=== Given records ===

## config.mk

```make
export PLATFORM = sky130hd
export DESIGN_NAME = cnn_tile_sched
export DESIGN_NICKNAME = d
export VERILOG_FILES = /design/src/rtl/cnn_tile_sched_pkg.sv /design/src/rtl/cnn_sched_wdog.sv /design/src/rtl/cnn_tile_sched.sv
export SDC_FILE = /design/constraint.sdc
export NUM_CORES = 1
export LEC_CHECK = 0
export ABC_AREA = 0
export CAP_MARGIN = 20
export CORE_AREA = 2 2 136 138
export DETAILED_ROUTE_END_ITERATION = 12
export DIE_AREA = 0 0 138 140
export MAX_ROUTING_LAYER = met4
export PLACE_DENSITY_LB_ADDON = 0.12
export SLEW_MARGIN = 20
export SYNTH_ARGS = -nofsm -noshare
export SYNTH_HDL_FRONTEND = slang
export SYNTH_SLANG_ARGS = --single-unit
```

## constraint.sdc

```tcl
create_clock -name clk -period 3.21 [get_ports clk]
set_input_delay 0.642 -clock clk [delete_from_list [all_inputs] [get_ports clk]]
set_output_delay 0.642 -clock clk [all_outputs]
set_load 0.02 [all_outputs]
```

===

▸ **What needs to be done**:
In your answer, reproduce every entry exactly as it was written.

▸ **Response area**:
## config.mk

```make
export PLATFORM = sky130hd
export DESIGN_NAME = cnn_tile_sched
export DESIGN_NICKNAME = d
export VERILOG_FILES = /design/src/rtl/cnn_tile_sched_pkg.sv /design/src/rtl/cnn_sched_wdog.sv /design/src/rtl/cnn_tile_sched.sv
export SDC_FILE = /design/constraint.sdc
export NUM_CORES = 1
export LEC_CHECK = 0
export ABC_AREA = 0
export CAP_MARGIN = 20
export CORE_AREA = 2 2 136 138
export DETAILED_ROUTE_END_ITERATION = 12
export DIE_AREA = 0 0 138 140
export MAX_ROUTING_LAYER = met4
export PLACE_DENSITY_LB_ADDON = 0.12
export SLEW_MARGIN = 20
export SYNTH_ARGS = -nofsm -noshare
export SYNTH_HDL_FRONTEND = slang
export SYNTH_SLANG_ARGS = --single-unit
```

## constraint.sdc

```tcl
create_clock -name clk -period 3.21 [get_ports clk]
set_input_delay 0.642 -clock clk [delete_from_list [all_inputs] [get_ports clk]]
set_output_delay 0.642 -clock clk [all_outputs]
set_load 0.02 [all_outputs]
```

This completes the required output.